• **THE DATA**
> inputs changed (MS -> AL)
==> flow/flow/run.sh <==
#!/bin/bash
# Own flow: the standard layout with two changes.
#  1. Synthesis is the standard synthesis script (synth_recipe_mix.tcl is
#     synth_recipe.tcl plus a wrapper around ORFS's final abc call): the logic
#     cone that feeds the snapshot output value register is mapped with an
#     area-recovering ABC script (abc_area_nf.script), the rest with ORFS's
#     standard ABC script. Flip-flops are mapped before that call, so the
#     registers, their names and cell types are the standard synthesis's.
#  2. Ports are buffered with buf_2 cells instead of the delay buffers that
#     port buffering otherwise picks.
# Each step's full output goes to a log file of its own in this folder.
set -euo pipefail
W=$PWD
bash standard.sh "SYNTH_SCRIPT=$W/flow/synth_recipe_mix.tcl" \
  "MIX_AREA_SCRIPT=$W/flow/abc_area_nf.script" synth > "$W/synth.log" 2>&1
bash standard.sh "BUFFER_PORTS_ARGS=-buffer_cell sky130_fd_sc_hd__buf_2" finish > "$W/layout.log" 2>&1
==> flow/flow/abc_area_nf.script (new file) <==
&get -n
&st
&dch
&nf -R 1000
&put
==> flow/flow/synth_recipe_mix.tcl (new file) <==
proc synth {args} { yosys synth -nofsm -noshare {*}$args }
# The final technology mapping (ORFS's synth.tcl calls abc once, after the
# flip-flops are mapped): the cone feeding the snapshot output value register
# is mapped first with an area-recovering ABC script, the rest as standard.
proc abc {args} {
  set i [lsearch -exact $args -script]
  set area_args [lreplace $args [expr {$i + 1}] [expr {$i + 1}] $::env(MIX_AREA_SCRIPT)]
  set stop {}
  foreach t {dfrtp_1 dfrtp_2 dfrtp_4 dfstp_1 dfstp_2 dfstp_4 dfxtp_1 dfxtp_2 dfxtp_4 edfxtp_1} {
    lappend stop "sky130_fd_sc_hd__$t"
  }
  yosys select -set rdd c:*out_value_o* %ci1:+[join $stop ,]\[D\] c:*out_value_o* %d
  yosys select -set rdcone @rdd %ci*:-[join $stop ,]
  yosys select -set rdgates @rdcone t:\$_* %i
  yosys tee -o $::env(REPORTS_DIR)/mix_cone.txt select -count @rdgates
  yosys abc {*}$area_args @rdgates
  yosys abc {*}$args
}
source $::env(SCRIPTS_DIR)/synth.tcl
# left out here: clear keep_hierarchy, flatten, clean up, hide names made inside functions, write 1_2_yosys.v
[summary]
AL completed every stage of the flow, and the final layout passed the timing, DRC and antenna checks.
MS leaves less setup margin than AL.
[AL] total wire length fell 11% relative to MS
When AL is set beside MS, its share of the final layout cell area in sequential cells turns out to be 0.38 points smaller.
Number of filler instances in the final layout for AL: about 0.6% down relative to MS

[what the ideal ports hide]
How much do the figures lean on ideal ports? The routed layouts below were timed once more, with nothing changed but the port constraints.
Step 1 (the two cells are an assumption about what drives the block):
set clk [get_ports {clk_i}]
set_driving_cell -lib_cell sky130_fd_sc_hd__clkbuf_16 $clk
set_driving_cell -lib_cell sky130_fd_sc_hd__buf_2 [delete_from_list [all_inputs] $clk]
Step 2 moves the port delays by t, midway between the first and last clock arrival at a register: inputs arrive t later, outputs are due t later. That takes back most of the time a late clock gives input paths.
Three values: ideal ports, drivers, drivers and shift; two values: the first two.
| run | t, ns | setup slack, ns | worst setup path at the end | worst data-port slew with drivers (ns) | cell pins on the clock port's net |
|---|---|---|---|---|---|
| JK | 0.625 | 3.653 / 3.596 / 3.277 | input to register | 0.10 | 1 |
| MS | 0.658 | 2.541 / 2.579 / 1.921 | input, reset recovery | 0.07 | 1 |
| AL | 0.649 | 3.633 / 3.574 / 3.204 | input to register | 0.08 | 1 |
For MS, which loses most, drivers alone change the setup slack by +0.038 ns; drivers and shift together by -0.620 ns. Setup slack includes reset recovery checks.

• **TASK DETAILS**
What you return should be exactly the lines above, starting at the one with "dfrtp_2 dfrtp_4 dfstp_1" and ending at the one with "recovery | 0.07 | 1 |", and nothing else.

• **SOLUTION**
  foreach t {dfrtp_1 dfrtp_2 dfrtp_4 dfstp_1 dfstp_2 dfstp_4 dfxtp_1 dfxtp_2 dfxtp_4 edfxtp_1} {
    lappend stop "sky130_fd_sc_hd__$t"
  }
  yosys select -set rdd c:*out_value_o* %ci1:+[join $stop ,]\[D\] c:*out_value_o* %d
  yosys select -set rdcone @rdd %ci*:-[join $stop ,]
  yosys select -set rdgates @rdcone t:\$_* %i
  yosys tee -o $::env(REPORTS_DIR)/mix_cone.txt select -count @rdgates
  yosys abc {*}$area_args @rdgates
  yosys abc {*}$args
}
source $::env(SCRIPTS_DIR)/synth.tcl
# left out here: clear keep_hierarchy, flatten, clean up, hide names made inside functions, write 1_2_yosys.v
[summary]
AL completed every stage of the flow, and the final layout passed the timing, DRC and antenna checks.
MS leaves less setup margin than AL.
[AL] total wire length fell 11% relative to MS
When AL is set beside MS, its share of the final layout cell area in sequential cells turns out to be 0.38 points smaller.
Number of filler instances in the final layout for AL: about 0.6% down relative to MS

[what the ideal ports hide]
How much do the figures lean on ideal ports? The routed layouts below were timed once more, with nothing changed but the port constraints.
Step 1 (the two cells are an assumption about what drives the block):
set clk [get_ports {clk_i}]
set_driving_cell -lib_cell sky130_fd_sc_hd__clkbuf_16 $clk
set_driving_cell -lib_cell sky130_fd_sc_hd__buf_2 [delete_from_list [all_inputs] $clk]
Step 2 moves the port delays by t, midway between the first and last clock arrival at a register: inputs arrive t later, outputs are due t later. That takes back most of the time a late clock gives input paths.
Three values: ideal ports, drivers, drivers and shift; two values: the first two.
| run | t, ns | setup slack, ns | worst setup path at the end | worst data-port slew with drivers (ns) | cell pins on the clock port's net |
|---|---|---|---|---|---|
| JK | 0.625 | 3.653 / 3.596 / 3.277 | input to register | 0.10 | 1 |
| MS | 0.658 | 2.541 / 2.579 / 1.921 | input, reset recovery | 0.07 | 1 |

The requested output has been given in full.